Preprocess data and configure featurization

Completed

Before you can run an automated machine learning (AutoML) experiment, you need to prepare your data. When you want to train a classification model, you'll only need to provide the training data.

After you've collected the data, you need to create a data asset in Azure Machine Learning. In order for AutoML to understand how to read the data, you need to create a MLTable data asset that includes the schema of the data.

You can create a MLTable data asset when your data is stored in a folder together with a MLTable file. When you have created the data asset, you can specify it as input with the following code:

from azure.ai.ml.constants import AssetTypes
from azure.ai.ml import Input

my_training_data_input = Input(type=AssetTypes.MLTABLE, path="azureml:input-data-automl:1")

Once you've created the data asset, you can configure the AutoML experiment. Before AutoML trains a classification model, preprocessing transformations can be applied to your data.

Understand scaling and normalization

AutoML applies scaling and normalization to numeric data automatically, helping prevent any large-scale features from dominating training. During an AutoML experiment, multiple scaling or normalization techniques will be applied.

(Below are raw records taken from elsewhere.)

File: src/rtl/alu_sequencer.sv
// Multi-cycle sequencer in front of the 32-bit ALU: holds operands for a per-class
// latency, captures the 64-bit result and keeps the architectural HI/LO registers.
module alu_sequencer #(
  parameter int MUL_CYCLES = 4,
  parameter int DIV_CYCLES = 8
) (
  input  logic        gclk,
  input  logic        grst,
  input  logic        i_start,
  input  logic [4:0]  i_op,
  input  logic [31:0] i_a_in,
  input  logic [31:0] i_b_in,
  input  logic [63:0] i_alu_c,
  output logic [31:0] o_y_out,
  output logic [31:0] o_b_out,
  output logic [4:0]  o_opcode_out,
  output logic        o_busy,
  output logic        o_done,
  output logic [31:0] o_result,
  output logic [31:0] o_hi,
  output logic [31:0] o_lo,
  output logic        o_div_zero,
  output logic        o_illegal,
  output logic        o_halted
);
  localparam int MAXC = (MUL_CYCLES > DIV_CYCLES) ? MUL_CYCLES : DIV_CYCLES;
  localparam int CW   = $clog2(MAXC) + 1;

  localparam logic [4:0] OP_MUL  = 5'b01110;
  localparam logic [4:0] OP_DIV  = 5'b01111;
  localparam logic [4:0] OP_LAST = 5'b10110;
  localparam logic [4:0] OP_MFHI = 5'b10111;
  localparam logic [4:0] OP_MFLO = 5'b11000;
  localparam logic [4:0] OP_HALT = 5'b11010;
  localparam logic [4:0] OP_ILL  = 5'b11011;

  typedef enum logic [1:0] {IDLE, EXEC, DONE, HALT} state_t;

  state_t        r_state;
  logic [CW-1:0] r_cnt;
  logic [31:0]   r_y, r_b, r_result, r_hi, r_lo;
  logic [4:0]    r_opc;
  logic          r_busy, r_done, r_dz, r_ill, r_halted;

  logic          w_is_mul, w_is_div, w_long;
  logic [CW-1:0] w_lat_m1;

  assign w_is_mul = (i_op == OP_MUL);
  assign w_is_div = (i_op == OP_DIV);
  // Anything that keeps the ALU busy; a div by zero is answered without it.
  assign w_long   = w_is_mul || (w_is_div && i_b_in != 32'd0) || (i_op <= OP_LAST && !w_is_div);

  always_comb begin
    w_lat_m1 = '0;
    if (w_is_mul)      w_lat_m1 = CW'(MUL_CYCLES - 1);
    else if (w_is_div) w_lat_m1 = CW'(DIV_CYCLES - 1);
  end

  always_ff @(posedge gclk) begin
    if (grst) begin
      r_state  <= IDLE;
      r_cnt    <= '0;
      r_y      <= '0;
      r_b      <= '0;
      r_opc    <= '0;
      r_result <= '0;
      r_hi     <= '0;
      r_lo     <= '0;
      r_busy   <= 1'b0;
      r_done   <= 1'b0;
      r_dz     <= 1'b0;
      r_ill    <= 1'b0;
      r_halted <= 1'b0;
    end else begin
      case (r_state)
        IDLE: if (i_start) begin
          if (i_op == OP_HALT) begin
            r_state  <= HALT;
            r_halted <= 1'b1;
          end else if (w_long) begin
            r_y     <= i_a_in;
            r_b     <= i_b_in;
            r_opc   <= i_op;
            r_cnt   <= w_lat_m1;
            r_busy  <= 1'b1;
            r_state <= EXEC;
          end else begin
            r_state  <= DONE;
            r_done   <= 1'b1;
            r_ill    <= (i_op >= OP_ILL);
            r_dz     <= w_is_div;
            r_result <= (i_op == OP_MFHI) ? r_hi :
                        (i_op == OP_MFLO) ? r_lo : 32'd0;
          end
        end
        EXEC: begin
          if (r_cnt == '0) begin
            r_result <= i_alu_c[31:0];
            if (r_opc == OP_MUL || r_opc == OP_DIV) begin
              r_hi <= i_alu_c[63:32];
              r_lo <= i_alu_c[31:0];
            end
            r_busy  <= 1'b0;
            r_done  <= 1'b1;
            r_state <= DONE;
          end else begin
            r_cnt <= r_cnt - 1'b1;
          end
        end
        DONE: begin
          r_done  <= 1'b0;
          r_dz    <= 1'b0;
          r_ill   <= 1'b0;
          r_state <= IDLE;
        end
        default: r_state <= HALT;
      endcase
    end
  end

  assign o_y_out      = r_y;
  assign o_b_out      = r_b;
  assign o_opcode_out = r_opc;
  assign o_busy       = r_busy;
  assign o_done       = r_done;
  assign o_result     = r_result;
  assign o_hi         = r_hi;
  assign o_lo         = r_lo;
  assign o_div_zero   = r_dz;
  assign o_illegal    = r_ill;
  assign o_halted     = r_halted;
endmodule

Configure optional featurization

You can choose to have AutoML apply preprocessing transformations, such as:

  • Missing value imputation to eliminate nulls in the training dataset.
  • Categorical encoding to convert categorical features to numeric indicators.
  • Dropping high-cardinality features, such as record IDs.
  • Feature engineering (for example, deriving individual date parts from DateTime features)

By default, AutoML will perform featurization on your data. You can disable it if you don't want the data to be transformed.

If you do want to make use of the integrated featurization function, you can customize it. For example, you can specify which imputation method should be used for a specific feature.

After an AutoML experiment is completed, you'll be able to review which scaling and normalization methods have been applied. You'll also get notified if AutoML has detected any issues with the data, like whether there are missing values or class imbalance.